TST mantém ex-sócios de restaurantes responsáveis por dívidas trabalhistas
Decisão reconheceu que prazo de dois anos para responsabilização deve ser contado a partir da saída formal da sociedade
A 3ª Turma do Tribunal Superior do Trabalho (TST) decidiu manter a responsabilização de dois ex-sócios de uma empresa do ramo de restaurantes, em Curitiba, pelo pagamento de valores devidos a ex-empregados. O colegiado entendeu que o prazo de dois anos previsto para a responsabilização deve ser contado a partir da data em que os sócios deixaram formalmente a sociedade, e não do início da execução.

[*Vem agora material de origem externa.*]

This is an optimization exercise on Yosys and OpenROAD, whose aim is small area, not a production implementation. No functional check of the RTL was part of any run shown here. Power is estimated from default activity; no workload was simulated.

==> design/flow/design.v <==
module DFT( output [31:0] real_value,
            output [31:0] imag_value,
            input [7:0] in,
            input clk, rst );
function [20:0] raddl;
  input [19:0] a, b;
  input ci;
  integer i;
  reg c;
  begin
    c = ci;
    for (i = 0; i < 20; i = i + 1) begin
      raddl[i] = a[i] ^ b[i] ^ c;
      c = (a[i] & b[i]) | (a[i] & c) | (b[i] & c);
    end
    raddl[20] = c;
  end
endfunction
function [5:0] raddh0;
  input [5:0] a, b;
  integer i;
  reg c;
  begin
    c = 1'b0;
    for (i = 0; i < 6; i = i + 1) begin
      raddh0[i] = a[i] ^ b[i] ^ c;
      c = (a[i] & b[i]) | (a[i] & c) | (b[i] & c);
    end
  end
endfunction
function [5:0] raddh1;
  input [5:0] a, b;
  integer i;
  reg c;
  begin
    c = 1'b1;
    for (i = 0; i < 6; i = i + 1) begin
      raddh1[i] = a[i] ^ b[i] ^ c;
      c = (a[i] & b[i]) | (a[i] & c) | (b[i] & c);
    end
  end
endfunction
function [25:0] radd;
  input [25:0] a, b;
  input ci;
  reg [20:0] l;
  begin
    l = raddl(a[19:0], b[19:0], ci);
    radd = {l[20] ? raddh1(a[25:20], b[25:20]) : raddh0(a[25:20], b[25:20]), l[19:0]};
  end
endfunction
function [8:0] radd9;
  input [8:0] a, b;
  input ci;
  integer i;
  reg c;
  begin
    c = ci;
    for (i = 0; i < 9; i = i + 1) begin
      radd9[i] = a[i] ^ b[i] ^ c;
      c = (a[i] & b[i]) | (a[i] & c) | (b[i] & c);
    end
  end
endfunction
function [22:0] tab;
  input [2:0] c;
  input [2:0] d;
  begin
    case (c)
      3'd1: case (d) 3'd1: tab = 23'd1048576; 3'd2: tab = 23'd2097152; 3'd3: tab = 23'd3145728; 3'd4: tab = 23'd4194304; default: tab = 23'd0; endcase
      3'd2: case (d) 3'd1: tab = 23'd968758; 3'd2: tab = 23'd1937516; 3'd3: tab = 23'd2906274; 3'd4: tab = 23'd3875032; default: tab = 23'd0; endcase
      3'd3: case (d) 3'd1: tab = 23'd741456; 3'd2: tab = 23'd1482912; 3'd3: tab = 23'd2224368; 3'd4: tab = 23'd2965824; default: tab = 23'd0; endcase
      3'd4: case (d) 3'd1: tab = 23'd741455; 3'd2: tab = 23'd1482910; 3'd3: tab = 23'd2224365; 3'd4: tab = 23'd2965820; default: tab = 23'd0; endcase
      3'd5: case (d) 3'd1: tab = 23'd401272; 3'd2: tab = 23'd802544; 3'd3: tab = 23'd1203816; 3'd4: tab = 23'd1605088; default: tab = 23'd0; endcase
      3'd6: case (d) 3'd1: tab = 23'd401273; 3'd2: tab = 23'd802546; 3'd3: tab = 23'd1203819; 3'd4: tab = 23'd1605092; default: tab = 23'd0; endcase
      default: tab = 23'd0;
    endcase
  end
endfunction
reg [7:0] lo [0:7];    
reg [7:0] hi [0:7];    
reg [4:0] j;           
reg [3:0] k;           
reg ld;                
reg [25:0] accr, acci;
reg [25:0] outr, outi;
wire ldA = ld & ~k[0] & j[4] & j[0];
wire ldB = ld &  k[0] & ~j[4] & ~j[3] & j[0];
wire ldC = ld &  k[0] & ~j[4] &  j[3] & j[0];
wire ldD = ld &  k[0] &  j[4] & j[0];
integer q;
always @(posedge clk) begin
  lo[0] <= ldA ? in : lo[7];
  lo[1] <= ldB ? in : lo[0];
  hi[0] <= ldC ? in : hi[7];
  hi[1] <= ldD ? in : hi[0];
  for (q = 2; q < 8; q = q + 1) begin
    lo[q] <= lo[q-1];
    hi[q] <= hi[q-1];
  end
end
always @(posedge clk) begin
  if (rst) begin
    j <= 5'd16;
    k <= 4'd14;
    ld <= 1'b1;
  end else if (j == 5'd23) begin
    j <= 5'd0;
    k <= k + 4'd1;
    if (k == 4'd15) ld <= 1'b0;
  end else begin
    j <= j + 5'd1;
  end
end
wire [7:0] a = lo[7];
wire [7:0] b = hi[7];
wire kn0 = k[0] ^ (j == 5'd23);    
wire [8:0] un = radd9({a[7], a}, {b[7], b} ^ {9{kn0}}, kn0);
reg [2:0] n;
always @(*) begin
  case (j[2:0])
    3'd0: n = 3'd3;
    3'd1: n = 3'd4;
    3'd2: n = 3'd0;
    3'd3: n = 3'd5;
    3'd4: n = 3'd1;
    3'd5: n = 3'd6;
    3'd6: n = 3'd2;
    3'd7: n = 3'd7;
  endcase
end
reg [3:0] g;
wire [1:0] pn = (j == 5'd23) ? 2'd0 : (j == 5'd7) ? 2'd1 : (j == 5'd15) ? 2'd2 : j[4:3];
always @(*) begin
  case (pn)
    2'd0: g = {un[2:0], 1'b0};
    2'd1: g = un[5:2];
    default: g = un[8:5];
  endcase
end
reg [2:0] dmn;
reg dnn;
always @(*) begin
  case (g)
    4'd0: begin dmn = 3'd0; dnn = 1'b0; end
    4'd1: begin dmn = 3'd1; dnn = 1'b0; end
    4'd2: begin dmn = 3'd1; dnn = 1'b0; end
    4'd3: begin dmn = 3'd2; dnn = 1'b0; end
    4'd4: begin dmn = 3'd2; dnn = 1'b0; end
    4'd5: begin dmn = 3'd3; dnn = 1'b0; end
    4'd6: begin dmn = 3'd3; dnn = 1'b0; end
    4'd7: begin dmn = 3'd4; dnn = 1'b0; end
    4'd8: begin dmn = 3'd4; dnn = 1'b1; end
    4'd9: begin dmn = 3'd3; dnn = 1'b1; end
    4'd10: begin dmn = 3'd3; dnn = 1'b1; end
    4'd11: begin dmn = 3'd2; dnn = 1'b1; end
    4'd12: begin dmn = 3'd2; dnn = 1'b1; end
    4'd13: begin dmn = 3'd1; dnn = 1'b1; end
    4'd14: begin dmn = 3'd1; dnn = 1'b1; end
    4'd15: begin dmn = 3'd0; dnn = 1'b0; end
  endcase
end
reg [2:0] dm;
reg dn;
always @(posedge clk) begin
  dm <= dmn;
  dn <= dnn;
end
wire [4:0] jn = (j == 5'd23) ? 5'd0 : j + 5'd1;
wire [3:0] kk = (j == 5'd23) ? k + 4'd1 : k;
reg [2:0] nn;
always @(*) begin
  case (jn[2:0])
    3'd0: nn = 3'd3;
    3'd1: nn = 3'd4;
    3'd2: nn = 3'd0;
    3'd3: nn = 3'd5;
    3'd4: nn = 3'd1;
    3'd5: nn = 3'd6;
    3'd6: nn = 3'd2;
    3'd7: nn = 3'd7;
  endcase
end
wire [3:0] m = ({4{nn[0]}} & kk) + ({4{nn[1]}} & {kk[2:0], 1'b0}) + ({4{nn[2]}} & {kk[1:0], 2'b00});
wire altc = kk[0] & nn[1];
wire alt_r = altc & (nn[2] == (kk[1] ^ kk[2]));
wire alt_i = altc & (nn[2] != (kk[1] ^ kk[2]));
reg [2:0] rcn, icn;
reg rsn, isn;
always @(*) begin
  case (m)
    4'd0: begin rsn = 1'b0; rcn = 3'd1; isn = 1'b0; icn = 3'd0; end
    4'd1: begin rsn = 1'b0; rcn = 3'd2; isn = 1'b1; icn = (alt_i ? 3'd6 : 3'd5); end
    4'd2: begin rsn = 1'b0; rcn = (alt_r ? 3'd4 : 3'd3); isn = 1'b1; icn = (alt_i ? 3'd4 : 3'd3); end
    4'd3: begin rsn = 1'b0; rcn = (alt_r ? 3'd6 : 3'd5); isn = 1'b1; icn = 3'd2; end
    4'd4: begin rsn = 1'b0; rcn = 3'd0; isn = 1'b1; icn = 3'd1; end
    4'd5: begin rsn = 1'b1; rcn = (alt_r ? 3'd6 : 3'd5); isn = 1'b1; icn = 3'd2; end
    4'd6: begin rsn = 1'b1; rcn = (alt_r ? 3'd4 : 3'd3); isn = 1'b1; icn = (alt_i ? 3'd4 : 3'd3); end
    4'd7: begin rsn = 1'b1; rcn = 3'd2; isn = 1'b1; icn = (alt_i ? 3'd6 : 3'd5); end
    4'd8: begin rsn = 1'b1; rcn = 3'd1; isn = 1'b0; icn = 3'd0; end
    4'd9: begin rsn = 1'b1; rcn = 3'd2; isn = 1'b0; icn = (alt_i ? 3'd6 : 3'd5); end
    4'd10: begin rsn = 1'b1; rcn = (alt_r ? 3'd4 : 3'd3); isn = 1'b0; icn = (alt_i ? 3'd4 : 3'd3); end
    4'd11: begin rsn = 1'b1; rcn = (alt_r ? 3'd6 : 3'd5); isn = 1'b0; icn = 3'd2; end
    4'd12: begin rsn = 1'b0; rcn = 3'd0; isn = 1'b0; icn = 3'd1; end
    4'd13: begin rsn = 1'b0; rcn = (alt_r ? 3'd6 : 3'd5); isn = 1'b0; icn = 3'd2; end
    4'd14: begin rsn = 1'b0; rcn = (alt_r ? 3'd4 : 3'd3); isn = 1'b0; icn = (alt_i ? 3'd4 : 3'd3); end
    4'd15: begin rsn = 1'b0; rcn = 3'd2; isn = 1'b0; icn = (alt_i ? 3'd6 : 3'd5); end
  endcase
end
reg [2:0] rc, ic;
reg rs, is;
always @(posedge clk) begin
  rc <= rcn; rs <= rsn; ic <= icn; is <= isn;
end
wire [22:0] mr = tab(rc, dm);
wire [22:0] mi = tab(ic, dm);
wire nr = dn ^ rs;
wire ni = dn ^ is;
wire first = (j == 5'd0);
wire shift = (j == 5'd8) | (j == 5'd16);
wire [25:0] br = first ? 26'd0  : shift ? {{3{accr[25]}}, accr[25:3]} : accr;
wire [25:0] bi = first ? 26'd63 : shift ? {{3{acci[25]}}, acci[25:3]} : acci;
wire [25:0] sr = radd(br, {3'd0, mr} ^ {26{nr}}, nr);
wire [25:0] si = radd(bi, {3'd0, mi} ^ {26{ni}}, ni);
always @(posedge clk) begin
  accr <= sr;
  acci <= si;
  if (j == 5'd23) begin
    outr <= sr[25:0];
    outi <= si[25:0];
  end
end
assign real_value = {{3{outr[25]}}, outr, 3'b000};
assign imag_value = {{3{outi[25]}}, outi, 3'b000};
endmodule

O processo teve origem em ação coletiva ajuizada pelo Sindicato dos Trabalhadores no Comércio Hoteleiro, Meios de Hospedagem e Gastronomia de Curitiba e Região, em setembro de 2014. A decisão transitou em julgado em 2018, e os sócios permaneceram na sociedade até outubro do mesmo ano. As execuções individuais foram propostas em abril de 2021.

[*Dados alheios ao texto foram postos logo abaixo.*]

Context: an optimization exercise on an open-source flow, tuned for small area and a short achievable clock period. The choices shown serve that exercise and are no tape-out recipe.
In this exercise RTL edits were held to simulation tests only and were not proved equivalent to the original.

==> inputs of v33 <==
==> flow/design.v <==
module rf_aoi3 (input  logic [2:0] s, d,
                output logic       y_n);
	assign y_n = ~|(s & d);
endmodule
module rf_aoi2 (input  logic [1:0] s, d,
                output logic       y_n);
	assign y_n = ~|(s & d);
endmodule
module rf_read (input  logic [30:0][61:0] regs,
                input  logic [63:0]       wd,
                input  logic [4:0]        ra,
                input  logic              byp, zero,
                output logic [63:0]       rd);
	logic [30:0] s;
	logic        sb;
	always_comb
		for (int i = 0; i < 31; i++)
			s[i] = ~zero & ~byp & (ra == i[4:0]);
	assign sb = ~zero & byp;
	for (genvar b = 0; b < 62; b++) begin : bit_
		logic [10:0] g_n;
		for (genvar k = 0; k < 10; k++) begin : grp
			rf_aoi3 u (.s(s[3*k +: 3]),
			           .d({regs[3*k+2][b], regs[3*k+1][b], regs[3*k][b]}),
			           .y_n(g_n[k]));
		end
		rf_aoi2 u10 (.s({sb, s[30]}), .d({wd[b], regs[30][b]}), .y_n(g_n[10]));
		assign rd[b] = ~&g_n;
	end
	assign rd[63:62] = {2{sb}} & wd[63:62];
endmodule
module regfile (input  logic        clk, we,
                input  logic [4:0]  wa,
                input  logic [63:0] wd,
                input  logic [4:0]  ra1, ra2,
                input  logic        byp1, byp2,
                input  logic        zero1, zero2,
                output logic [63:0] rd1, rd2);
	logic [30:0][61:0] regs;
	always_ff @(posedge clk)
		for (int i = 0; i < 31; i++)
			if (we && wa == i[4:0]) regs[i] <= wd[61:0];
	rf_read port1 (.regs(regs), .wd(wd), .ra(ra1), .byp(byp1), .zero(zero1), .rd(rd1));
	rf_read port2 (.regs(regs), .wd(wd), .ra(ra2), .byp(byp2), .zero(zero2), .rd(rd2));
endmodule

O Tribunal Regional do Trabalho da 9ª Região havia excluído os sócios, entendendo que o prazo já estaria prescrito. No entanto, o relator do caso no TST, ministro José Roberto Pimenta, destacou que, segundo o Código Civil e a CLT, o sócio retirante responde por obrigações contraídas durante sua permanência e por até dois anos após sua saída. Como as execuções foram ajuizadas dentro desse prazo, a responsabilização foi mantida.
A decisão foi unânime, e os processos retornarão à vara do Trabalho para continuidade das execuções com a inclusão dos ex-sócios.